**Exercise goal:**
Using the records below, transcribe word for word the stretch from the line that contains "export IMPL_crit_fanout=9" through the line that contains "export PLACE_DENSITY_LB_ADDON = 0.25", both end lines included, and nothing else.

Segment Open

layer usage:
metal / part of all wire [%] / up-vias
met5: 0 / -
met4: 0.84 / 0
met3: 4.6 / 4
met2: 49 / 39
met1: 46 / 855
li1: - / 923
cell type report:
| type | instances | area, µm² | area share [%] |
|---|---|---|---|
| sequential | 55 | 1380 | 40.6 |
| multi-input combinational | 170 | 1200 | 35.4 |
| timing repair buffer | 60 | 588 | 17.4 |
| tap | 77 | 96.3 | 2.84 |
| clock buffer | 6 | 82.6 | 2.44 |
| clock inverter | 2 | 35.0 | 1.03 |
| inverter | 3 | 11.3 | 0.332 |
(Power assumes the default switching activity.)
$ cat config.mk
export PLATFORM = sky130hd
export DESIGN_NAME = uart_prog_loader
export DESIGN_NICKNAME = d
export VERILOG_FILES = /design/src/rtl/upg_pkg.sv /design/src/rtl/uart_rx_byte.sv /design/src/rtl/uart_prog_loader.sv
export SDC_FILE = /design/constraint.sdc
export NUM_CORES = 1
export LEC_CHECK = 0
export ABC_AREA = 0
export CAP_MARGIN = 20
export CORE_ASPECT_RATIO = 0.8
export CORE_UTILIZATION = 58
export CTS_CLUSTER_SIZE = 10
export DETAILED_ROUTE_END_ITERATION = 7
export PLACE_DENSITY = 0.79
export SLEW_MARGIN = 30
export SYNTH_ARGS = -nofsm -noshare
export SYNTH_HDL_FRONTEND = slang
export SYNTH_SLANG_ARGS = --single-unit
$ cat constraint.sdc
create_clock -name clk -period 3.6 [get_ports clk]
set_clock_uncertainty 0.15 [all_clocks]
set_input_delay 0.54 -clock clk [delete_from_list [all_inputs] [get_ports clk]]
set_output_delay 0.54 -clock clk [all_outputs]
set_load 0.03 [all_outputs]
$ cat src/rtl/upg_pkg.sv
// Shared definitions for the UART program loader.
//   upg_state_e : loader FSM states (S_IDLE..S_WRITE)
//   TGT_*       : segment target / terminator byte codes
//   UPG_IDX_W   : default word-index width; MAX_WORDS = 1 << UPG_IDX_W
//   baud_div    : clocks per UART bit, shared by receiver and echo transmitter
package upg_pkg;

  typedef enum logic [2:0] {
    S_IDLE  = 3'd0,
    S_TGT   = 3'd1,
    S_CNT_L = 3'd2,
    S_CNT_H = 3'd3,
    S_DATA  = 3'd4,
    S_WRITE = 3'd5
  } upg_state_e;

  localparam logic [7:0] TGT_IMEM = 8'h00;
  localparam logic [7:0] TGT_DMEM = 8'h01;
  localparam logic [7:0] TGT_END  = 8'hFF;

  localparam int UPG_IDX_W = 14;

  function automatic int max_words(input int idx_w);
    return 1 << idx_w;
  endfunction

  localparam int MAX_WORDS = max_words(UPG_IDX_W);

  function automatic int baud_div(input int clk_freq, input int baud);
    return clk_freq / baud;
  endfunction

endpackage

$ cat src/rtl/uart_rx_byte.sv
// 8N1 UART byte receiver.
//   clk        : system clock, rising edge
//   rst        : asynchronous reset, active-low
//   rx_sync    : receive line, already synchronized to clk (idle high)
//   byte_o     : received byte, valid while byte_valid=1
//   byte_valid : one-cycle strobe, frame ended with a good stop bit
//   frame_err  : one-cycle strobe, stop bit sampled low
module uart_rx_byte
  import upg_pkg::*;
#(
  parameter int CLK_FREQ = 10_000_000,
  parameter int BAUD     = 128_000
) (
  input  logic       clk,
  input  logic       rst,
  input  logic       rx_sync,
  output logic [7:0] byte_o,
  output logic       byte_valid,
  output logic       frame_err
);

  localparam int DIV  = baud_div(CLK_FREQ, BAUD);
  localparam int HALF = DIV / 2;
  localparam int CW   = $clog2(DIV);

  typedef enum logic [1:0] {R_IDLE, R_START, R_DATA, R_STOP} rx_state_e;

  rx_state_e     st_q;
  logic [CW-1:0] cnt_q;
  logic [2:0]    bit_q;
  logic [7:0]    sh_q;
  logic          prev_q;

  always_ff @(posedge clk or negedge rst) begin
    if (!rst) begin
      st_q       <= R_IDLE;
      cnt_q      <= '0;
      bit_q      <= '0;
      sh_q       <= '0;
      prev_q     <= 1'b1;
      byte_o     <= '0;
      byte_valid <= 1'b0;
      frame_err  <= 1'b0;
    end else begin
      prev_q     <= rx_sync;
      byte_valid <= 1'b0;
      frame_err  <= 1'b0;
      case (st_q)
        R_IDLE: begin
          if (prev_q && !rx_sync) begin
            st_q  <= R_START;
            cnt_q <= '0;
          end
        end
        R_START: begin
          // Mid-start-bit check: a line already back high was only a glitch.
          if (cnt_q == CW'(HALF - 1)) begin
            cnt_q <= '0;
            bit_q <= '0;
            st_q  <= rx_sync ? R_IDLE : R_DATA;
          end else begin
            cnt_q <= cnt_q + 1'b1;
          end
        end
        R_DATA: begin
          if (cnt_q == CW'(DIV - 1)) begin
            cnt_q <= '0;
            sh_q  <= {rx_sync, sh_q[7:1]};
            bit_q <= bit_q + 1'b1;
            if (bit_q == 3'd7) st_q <= R_STOP;
          end else begin
            cnt_q <= cnt_q + 1'b1;
          end
        end
        default: begin
          if (cnt_q == CW'(DIV - 1)) begin
            cnt_q <= '0;
            st_q  <= R_IDLE;
            if (rx_sync) begin
              byte_o     <= sh_q;
              byte_valid <= 1'b1;
            end else begin
              frame_err  <= 1'b1;
            end
          end else begin
            cnt_q <= cnt_q + 1'b1;
          end
        end
      endcase
    end
  end

endmodule

$ cat src/rtl/uart_prog_loader.sv
// UART boot loader: parses [TGT][CNT_L][CNT_H][N x 4 bytes] segments from
// the rx stream and writes little-endian 32-bit words to imem/dmem.
//   clk, rst   : clock (rising edge), asynchronous active-low reset
//   start_pg   : program-mode request level; acts on its rising edge
//   rx         : UART receive line, asynchronous to clk
//   tx         : echo of received bytes when UPG_ECHO_EN is defined, else 1
//   upg_wen_o  : one-cycle write strobe
//   upg_adr_o  : {target (0=imem, 1=dmem), word index}
//   upg_dat_o  : write data, held after each write
//   upg_done_o : 1 when not programming
//   upg_err_o  : sticky protocol/framing error, cleared by start_pg edge
// Build option: define UPG_ECHO_EN to build the 8N1 echo transmitter.
module uart_prog_loader
  import upg_pkg::*;
#(
  parameter int CLK_FREQ = 10_000_000,
  parameter int BAUD     = 128_000,
  parameter int IDX_W    = UPG_IDX_W
) (
  input  logic           clk,
  input  logic           rst,
  input  logic           start_pg,
  input  logic           rx,
  output logic           tx,
  output logic           upg_wen_o,
  output logic [IDX_W:0] upg_adr_o,
  output logic [31:0]    upg_dat_o,
  output logic           upg_done_o,
  output logic           upg_err_o
);

  localparam int MAXW = max_words(IDX_W);

  logic       rx_s1_q, rx_s2_q;
  logic       sp_s1_q, sp_s2_q, sp_prev_q;
  logic       start_edge;
  logic [7:0] rx_byte;
  logic       rx_vld, rx_ferr;

  always_ff @(posedge clk or negedge rst) begin
    if (!rst) begin
      rx_s1_q   <= 1'b1;
      rx_s2_q   <= 1'b1;
      sp_s1_q   <= 1'b0;
      sp_s2_q   <= 1'b0;
      sp_prev_q <= 1'b0;
    end else begin
      rx_s1_q   <= rx;
      rx_s2_q   <= rx_s1_q;
      sp_s1_q   <= start_pg;
      sp_s2_q   <= sp_s1_q;
      sp_prev_q <= sp_s2_q;
    end
  end

  assign start_edge = sp_s2_q & ~sp_prev_q;

  uart_rx_byte #(
    .CLK_FREQ (CLK_FREQ),
    .BAUD     (BAUD)
  ) u_rx (
    .clk        (clk),
    .rst        (rst),
    .rx_sync    (rx_s2_q),
    .byte_o     (rx_byte),
    .byte_valid (rx_vld),
    .frame_err  (rx_ferr)
  );

  upg_state_e       state_q;
  logic             tgt_q;
  logic [7:0]       cnt_l_q;
  logic [IDX_W:0]   n_q;
  logic [IDX_W-1:0] idx_q;
  logic [1:0]       k_q;
  logic [23:0]      word_q;
  logic [15:0]      n_in;
  logic [IDX_W:0]   idx_inc;

  assign n_in    = {rx_byte, cnt_l_q};
  assign idx_inc = {1'b0, idx_q} + {{IDX_W{1'b0}}, 1'b1};

  always_ff @(posedge clk or negedge rst) begin
    if (!rst) begin
      state_q    <= S_IDLE;
      tgt_q      <= 1'b0;
      cnt_l_q    <= '0;
      n_q        <= '0;
      idx_q      <= '0;
      k_q        <= '0;
      word_q     <= '0;
      upg_wen_o  <= 1'b0;
      upg_adr_o  <= '0;
      upg_dat_o  <= '0;
      upg_done_o <= 1'b1;
      upg_err_o  <= 1'b0;
    end else begin
      upg_wen_o <= 1'b0;
      if (start_edge) begin
        // Restart from any state; a partial word is dropped via k_q.
        state_q    <= S_TGT;
        upg_done_o <= 1'b0;
        upg_err_o  <= 1'b0;
        idx_q      <= '0;
        k_q        <= '0;
      end else if (rx_ferr && state_q != S_IDLE) begin
        state_q    <= S_IDLE;
        upg_err_o  <= 1'b1;
        upg_done_o <= 1'b1;
      end else begin
        case (state_q)
          S_TGT: if (rx_vld) begin
            case (rx_byte)
              TGT_IMEM, TGT_DMEM: begin
                tgt_q   <= rx_byte[0];
                state_q <= S_CNT_L;
              end
              TGT_END: begin
                state_q    <= S_IDLE;
                upg_done_o <= 1'b1;
              end
              default: begin
                state_q    <= S_IDLE;
                upg_err_o  <= 1'b1;
                upg_done_o <= 1'b1;
              end
            endcase
          end
          S_CNT_L: if (rx_vld) begin
            cnt_l_q <= rx_byte;
            state_q <= S_CNT_H;
          end
          S_CNT_H: if (rx_vld) begin
            if (n_in == 16'd0) begin
              state_q <= S_TGT;
            end else if (32'(n_in) > 32'(MAXW)) begin
              state_q    <= S_IDLE;
              upg_err_o  <= 1'b1;
              upg_done_o <= 1'b1;
            end else begin
              n_q     <= n_in[IDX_W:0];
              k_q     <= '0;
              state_q <= S_DATA;
            end
          end
          S_DATA: if (rx_vld) begin
            // Bytes shift in from the top so the 4th byte lands in [31:24].
            if (k_q == 2'd3) begin
              upg_wen_o <= 1'b1;
              upg_adr_o <= {tgt_q, idx_q};
              upg_dat_o <= {rx_byte, word_q};
              state_q   <= S_WRITE;
            end else begin
              word_q <= {rx_byte, word_q[23:8]};
              k_q    <= k_q + 1'b1;
            end
          end
          S_WRITE: begin
            k_q <= '0;
            if (idx_inc == n_q) begin
              idx_q   <= '0;
              state_q <= S_TGT;
            end else begin
              idx_q   <= idx_inc[IDX_W-1:0];
              state_q <= S_DATA;
            end
          end
          default: ;
        endcase
      end
    end
  end

`ifdef UPG_ECHO_EN
  localparam int DIV = baud_div(CLK_FREQ, BAUD);
  localparam int CW  = $clog2(DIV);

  logic          tx_q, busy_q;
  logic [9:0]    frame_q;
  logic [3:0]    tbit_q;
  logic [CW-1:0] tcnt_q;

  // Bytes arriving while a previous echo is still shifting out are skipped.
  always_ff @(posedge clk or negedge rst) begin
    if (!rst) begin
      tx_q    <= 1'b1;
      busy_q  <= 1'b0;
      frame_q <= '1;
      tbit_q  <= '0;
      tcnt_q  <= '0;
    end else if (!busy_q) begin
      if (rx_vld) begin
        frame_q <= {1'b1, rx_byte, 1'b0};
        tx_q    <= 1'b0;
        busy_q  <= 1'b1;
        tbit_q  <= '0;
        tcnt_q  <= '0;
      end
    end else if (tcnt_q == CW'(DIV - 1)) begin
      tcnt_q <= '0;
      if (tbit_q == 4'd9) begin
        busy_q <= 1'b0;
        tx_q   <= 1'b1;
      end else begin
        tbit_q <= tbit_q + 1'b1;
        tx_q   <= frame_q[tbit_q + 4'd1];
      end
    end else begin
      tcnt_q <= tcnt_q + 1'b1;
    end
  end

  assign tx = tx_q;
`else
  assign tx = 1'b1;
`endif

endmodule

==> impl_metrics.env, run 1 <==
export IMPL_startpoint="idx_q[0]"
export IMPL_drc=0
export IMPL_fmax_mhz=323.5
export IMPL_clock_latency_ns=0.43
export IMPL_n_fill_cell=792
export IMPL_ys_flop_type="dfrtp_1"
export IMPL_tritoncts="built"
export IMPL_start_util_pct=60.01
export IMPL_clockBufferDepth=2
export IMPL_gp_congestion=0.9498
export IMPL_detail_route_antenna_nets=0
export IMPL_synth_seq_cells=153
export IMPL_clock_root_buffer="clkbuf_16"
export IMPL_grtUsageTotal_pct=25.73
export IMPL_crit_path_end_kind="flip-flop"
export IMPL_worstPathArrival_ns=3.24
export IMPL_synth_edff_count=0
export IMPL_die_x_um=124.5
export IMPL_fin_crit_sh_pct=85.87
export IMPL_start_kind="flip-flop"
export IMPL_dieArea_um2=12450
export IMPL_placed_area_um2=7634
export IMPL_async_flop_share_pct=100.0
export IMPL_grt_setup_unrepaired="false"
export IMPL_rows=35
export IMPL_synth_cells=584
export IMPL_path_clk_slew_ns=0.07
export IMPL_finalHoldViolations=0
export IMPL_multiInputGateArea_um2=2927
export IMPL_grt_antenna_before_repair=0
export IMPL_crit_required_ns=3.75
export IMPL_drtPass1Iterations=4
export IMPL_htreeDepth=4
export IMPL_r2r_start="idx_q[0]"
export IMPL_max_slew_margin_rel_pct=52.48
export IMPL_synthToLayoutAreaGrowth_pct=18.68
export IMPL_grt_pass1_wl_um=25030
export IMPL_synth_area_per_cell_um2=11.92
export IMPL_ys_warn_count=0
export IMPL_synth_area_leaders="dfrtp_1 (54%), mux2_2 (17%), nand2_1 (2.4%)"
export IMPL_synth_top_area_share_pct=53.54
export IMPL_io_pins=55
export IMPL_power_density_nw_per_um2=487.3
export IMPL_setup_viol=0
export IMPL_irDropWorstVdd_mv=0.3816
export IMPL_status="finished, final reports clean"
export IMPL_final_nets=651
export IMPL_routed_wl_um=14890
export IMPL_synth_seq_area_share_pct=55.05
export IMPL_grt_max_degree=65
export IMPL_antenna_cells=0
export IMPL_overflow=0
export IMPL_vias=4770
export IMPL_drive_gt1_share_pct=25.46
export IMPL_drv_slew=0
export IMPL_maxCapViolCount=0
export IMPL_io_buffers=53
export IMPL_fin_area_um2=8265
export IMPL_holdCritPathClass="flip-flop to flip-flop"
export IMPL_worst_pin_slew_ns=0.7073
export IMPL_synth_area_um2=6964
export IMPL_hold_path_depth=0
export IMPL_drt_iter0_drc=290
export IMPL_regArea_um2=3834
export IMPL_yosys_area_top_type="dfrtp_1"
export IMPL_p_leak_nw=3.873
export IMPL_syn_num_nets=600
export IMPL_numCtsBuffers=17
export IMPL_setup_tns_ns=0
export IMPL_core_area_um2=11600
export IMPL_crit_fanout=9
export IMPL_period_minus_slack_ns=3.091
export IMPL_wire_per_inst_um=18.70
export IMPL_cts_sinks=153
export IMPL_ff2ff_path_depth=8
export IMPL_post_dp_hpwl_um=9945
export IMPL_fp_dieH_um=100.0
export IMPL_min_from="rx_s1_q"
export IMPL_critPathKind="flip-flop to flip-flop"
export IMPL_vias_per_cell=5.992
export IMPL_ys_types=60
export IMPL_grt_pass1_vias=4771
<file path="config.mk">
export PLATFORM = sky130hd
export DESIGN_NAME = mfp_adc_max10_fifo
export DESIGN_NICKNAME = d
export VERILOG_FILES = /design/src/rtl/mfp_adc_max10_fifo.sv
export SDC_FILE = /design/constraint.sdc
export NUM_CORES = 1
export LEC_CHECK = 0
export ABC_AREA = 1
export ABC_CLOCK_PERIOD_IN_PS = 8300
export CORE_ASPECT_RATIO = 2
export CORE_MARGIN = 1
export CORE_UTILIZATION = 38
export CTS_BUF_LIST = sky130_fd_sc_hd__clkbuf_16
export CTS_CLUSTER_DIAMETER = 120
export DETAILED_ROUTE_END_ITERATION = 8
export PLACE_DENSITY_LB_ADDON = 0.25
export SLEW_MARGIN = 20
export SYNTH_ARGS = -nofsm -noshare
export SYNTH_HDL_FRONTEND = slang
export SYNTH_SLANG_ARGS = --single-unit
</file>
<file path="constraint.sdc">
create_clock -name CLK -period 8.3 [get_ports CLK]
set_clock_uncertainty 0.1 [all_clocks]
set_input_delay 2.49 -clock CLK [delete_from_list [all_inputs] [get_ports CLK]]
set_output_delay 2.49 -clock CLK [all_outputs]
set_load 0.02 [all_outputs]
</file>
<file path="src/rtl/mfp_adc_max10_fifo.sv">
// -----------------------------------------------------------------------------
// mfp_adc_max10_fifo
//
// Sample FIFO that sits beside the MAX10 ADC core and snoops its response
// stream (ADC_R_*). Every accepted response is stored as a 19-bit tagged
// entry {SOP, EOP, Channel[4:0], Data[11:0]}. A whole burst of sequence
// results is kept, so the CPU does not lose samples that the core's
// single-slot result registers would overwrite. The CPU drains the queue
// through a register port with the same shape as the ADC core's port, one
// entry per FDATA read.
//
// Ports
//   CLK             clock
//   RESETn          asynchronous active-low reset
//   read_addr       register read address
//   read_enable     read strobe; only a strobed FDATA read pops an entry
//   read_data       combinational read data (32 bits)
//   write_addr      register write address
//   write_data      register write data (32 bits)
//   write_enable    write strobe
//   ADC_R_Valid     response valid from the ADC core
//   ADC_R_Channel   response channel (5 bits)
//   ADC_R_Data      conversion result (12 bits)
//   ADC_R_SOP       first response of a sequence
//   ADC_R_EOP       last response of a sequence
//   FIFO_Interrupt  registered interrupt request
//
// Register map
//   REG_FCS   [0] EN  [1] CLR (write 1 flushes, reads 0)  [2] IE
//             [3] OVF (sticky, write 1 clears)  [15:8] THR  [23:16] LEVEL
//   REG_FDATA [11:0] data  [20:16] channel  [24] SOP  [25] EOP
//             [31] VALID; reads all zeros while empty
//
// Stream semantics: ADC_R_Valid is a qualifier only. The ADC core has no
// backpressure input, so the FIFO cannot stall it. A response seen with
// ADC_R_Valid high while EN is set is either stored or, when the FIFO is
// full and nothing is popped in that cycle, dropped with OVF set.
// -----------------------------------------------------------------------------
module mfp_adc_max10_fifo #(
    parameter int                    DEPTH_LOG2 = 4,
    parameter int                    ADDR_WIDTH = 4,
    parameter logic [ADDR_WIDTH-1:0] REG_FCS    = ADDR_WIDTH'(0),
    parameter logic [ADDR_WIDTH-1:0] REG_FDATA  = ADDR_WIDTH'(1)
) (
    input  logic                  CLK,
    input  logic                  RESETn,
    input  logic [ADDR_WIDTH-1:0] read_addr,
    input  logic                  read_enable,
    output logic [31:0]           read_data,
    input  logic [ADDR_WIDTH-1:0] write_addr,
    input  logic [31:0]           write_data,
    input  logic                  write_enable,
    input  logic                  ADC_R_Valid,
    input  logic [4:0]            ADC_R_Channel,
    input  logic [11:0]           ADC_R_Data,
    input  logic                  ADC_R_SOP,
    input  logic                  ADC_R_EOP,
    output logic                  FIFO_Interrupt
);

    localparam int DEPTH = 1 << DEPTH_LOG2;
    localparam int PW    = DEPTH_LOG2;      // pointer width
    localparam int LW    = DEPTH_LOG2 + 1;  // level / threshold width

    // ------------------------------------------------------------------
    // State
    // ------------------------------------------------------------------
    logic [18:0]   mem_q [DEPTH];

    logic [PW-1:0] wr_ptr_q, wr_ptr_d;
    logic [PW-1:0] rd_ptr_q, rd_ptr_d;
    logic [LW-1:0] level_q,  level_d;
    logic [LW-1:0] thr_q,    thr_d;
    logic          en_q,     en_d;
    logic          ie_q,     ie_d;
    logic          ovf_q,    ovf_d;
    logic          irq_q,    irq_d;

    // ------------------------------------------------------------------
    // Decode of the register port and the response stream
    // ------------------------------------------------------------------
    logic        fcs_wr;
    logic        clr_wr;
    logic        empty;
    logic        full;
    logic        pop;
    logic        push_req;
    logic        push;
    logic        ovf_set;
    logic [18:0] wr_entry;
    logic [18:0] head_entry;

    assign fcs_wr   = write_enable & (write_addr == REG_FCS);
    assign clr_wr   = fcs_wr & write_data[1];

    assign empty    = (level_q == '0);
    assign full     = (level_q == LW'(DEPTH));

    assign pop      = read_enable & (read_addr == REG_FDATA) & ~empty;

    // A flush in the same cycle wins over an incoming sample.
    assign push_req = ADC_R_Valid & en_q & ~clr_wr;

    // A full FIFO can still take a sample when the head leaves in the
    // same cycle; the freed slot is the one the write pointer targets.
    assign push     = push_req & (~full | pop);
    assign ovf_set  = push_req & full & ~pop;

    assign wr_entry   = {ADC_R_SOP, ADC_R_EOP, ADC_R_Channel, ADC_R_Data};
    assign head_entry = mem_q[rd_ptr_q];

    // ------------------------------------------------------------------
    // Next-state logic
    // ------------------------------------------------------------------
    always_comb begin
        wr_ptr_d = wr_ptr_q;
        rd_ptr_d = rd_ptr_q;
        level_d  = level_q;
        thr_d    = thr_q;
        en_d     = en_q;
        ie_d     = ie_q;
        ovf_d    = ovf_q;
        irq_d    = 1'b0;

        if (clr_wr) begin
            wr_ptr_d = '0;
            rd_ptr_d = '0;
            level_d  = '0;
        end else begin
            if (push) begin
                wr_ptr_d = wr_ptr_q + PW'(1);
            end
            if (pop) begin
                rd_ptr_d = rd_ptr_q + PW'(1);
            end
            unique case ({push, pop})
                2'b10:   level_d = level_q + LW'(1);
                2'b01:   level_d = level_q - LW'(1);
                default: level_d = level_q;
            endcase
        end

        if (fcs_wr) begin
            en_d  = write_data[0];
            ie_d  = write_data[2];
            // Threshold bits beyond what LEVEL can reach are dropped.
            thr_d = write_data[8 +: LW];
            if (write_data[3]) begin
                ovf_d = 1'b0;
            end
        end

        // A new overflow in the clearing cycle must not be lost.
        if (ovf_set) begin
            ovf_d = 1'b1;
        end

        // Built from next-state values so the request tracks the state
        // change at the same edge rather than one cycle later.
        irq_d = ie_d & (((thr_d != '0) & (level_d >= thr_d)) | ovf_d);
    end

    // ------------------------------------------------------------------
    // Control registers
    // ------------------------------------------------------------------
    always_ff @(posedge CLK or negedge RESETn) begin
        if (!RESETn) begin
            wr_ptr_q <= '0;
            rd_ptr_q <= '0;
            level_q  <= '0;
            thr_q    <= '0;
            en_q     <= 1'b0;
            ie_q     <= 1'b0;
            ovf_q    <= 1'b0;
            irq_q    <= 1'b0;
        end else begin
            wr_ptr_q <= wr_ptr_d;
            rd_ptr_q <= rd_ptr_d;
            level_q  <= level_d;
            thr_q    <= thr_d;
            en_q     <= en_d;
            ie_q     <= ie_d;
            ovf_q    <= ovf_d;
            irq_q    <= irq_d;
        end
    end

    // Storage has no reset: an entry is only visible through LEVEL, and
    // LEVEL is cleared by reset, so stale contents are never observable.
    always_ff @(posedge CLK) begin
        if (push) begin
            mem_q[wr_ptr_q] <= wr_entry;
        end
    end

    assign FIFO_Interrupt = irq_q;

    // ------------------------------------------------------------------
    // Read mux
    // ------------------------------------------------------------------
    always_comb begin
        read_data = '0;
        if (read_addr == REG_FCS) begin
            read_data[0]     = en_q;
            read_data[2]     = ie_q;
            read_data[3]     = ovf_q;
            read_data[15:8]  = 8'(thr_q);
            read_data[23:16] = 8'(level_q);
        end else if ((read_addr == REG_FDATA) && !empty) begin
            read_data[11:0]  = head_entry[11:0];
            read_data[20:16] = head_entry[16:12];
            read_data[24]    = head_entry[18];
            read_data[25]    = head_entry[17];
            read_data[31]    = 1'b1;
        end
    end

    // Write data bits with no register behind them.
    logic unused_wdata;
    assign unused_wdata = ^write_data;

endmodule

</file>
--- config.mk ---
export PLATFORM = sky130hd
export DESIGN_NAME = mult_share_scheduler
export DESIGN_NICKNAME = d
export VERILOG_FILES = /design/src/rtl/mult_share_scheduler.sv
export SDC_FILE = /design/constraint.sdc
export NUM_CORES = 1
export LEC_CHECK = 0
export CORE_MARGIN = 2
export CORE_UTILIZATION = 38
export DETAILED_ROUTE_END_ITERATION = 7
export GPL_TIMING_DRIVEN = 1
export PLACE_DENSITY = 0.77
export SKIP_CTS_REPAIR_TIMING = 1
export SYNTH_ARGS = -nofsm -noshare
export SYNTH_HDL_FRONTEND = slang
export SYNTH_SLANG_ARGS = --single-unit
--- constraint.sdc ---
create_clock -name clk -period 2.93 [get_ports clk]
set_clock_uncertainty 0.15 [all_clocks]
set_input_delay 0.586 -clock clk [delete_from_list [all_inputs] [get_ports clk]]
set_output_delay 0.586 -clock clk [all_outputs]
set_load 0.01 [all_outputs]
$ cat src/rtl/gol_pkg.sv
// Shared types and constants for the Life-like row engine.
// Configuration macro used by the engine: GOL_TORUS_EN (toroidal wrap-around grid).
package gol_pkg;

    // Conway's Life as birth/survive masks (bit n = neighbour count n).
    localparam logic [8:0] GOL_B3S23_BIRTH   = 9'b000001000;
    localparam logic [8:0] GOL_B3S23_SURVIVE = 9'b000001100;

    typedef enum logic [1:0] {
        StIdle,
        StFill,
        StRun,
        StFlush
    } gol_state_e;

    // Moore neighbour count, 0..8.
    typedef logic [3:0] nbr_cnt_t;

    function automatic nbr_cnt_t count_nbrs(input logic [7:0] nbrs);
        nbr_cnt_t cnt;
        cnt = '0;
        for (int i = 0; i < 8; i++) begin
            cnt = cnt + nbr_cnt_t'(nbrs[i]);
        end
        return cnt;
    endfunction

endpackage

Segment Closed

**Written answer:**
export IMPL_crit_fanout=9
export IMPL_period_minus_slack_ns=3.091
export IMPL_wire_per_inst_um=18.70
export IMPL_cts_sinks=153
export IMPL_ff2ff_path_depth=8
export IMPL_post_dp_hpwl_um=9945
export IMPL_fp_dieH_um=100.0
export IMPL_min_from="rx_s1_q"
export IMPL_critPathKind="flip-flop to flip-flop"
export IMPL_vias_per_cell=5.992
export IMPL_ys_types=60
export IMPL_grt_pass1_vias=4771
<file path="config.mk">
export PLATFORM = sky130hd
export DESIGN_NAME = mfp_adc_max10_fifo
export DESIGN_NICKNAME = d
export VERILOG_FILES = /design/src/rtl/mfp_adc_max10_fifo.sv
export SDC_FILE = /design/constraint.sdc
export NUM_CORES = 1
export LEC_CHECK = 0
export ABC_AREA = 1
export ABC_CLOCK_PERIOD_IN_PS = 8300
export CORE_ASPECT_RATIO = 2
export CORE_MARGIN = 1
export CORE_UTILIZATION = 38
export CTS_BUF_LIST = sky130_fd_sc_hd__clkbuf_16
export CTS_CLUSTER_DIAMETER = 120
export DETAILED_ROUTE_END_ITERATION = 8
export PLACE_DENSITY_LB_ADDON = 0.25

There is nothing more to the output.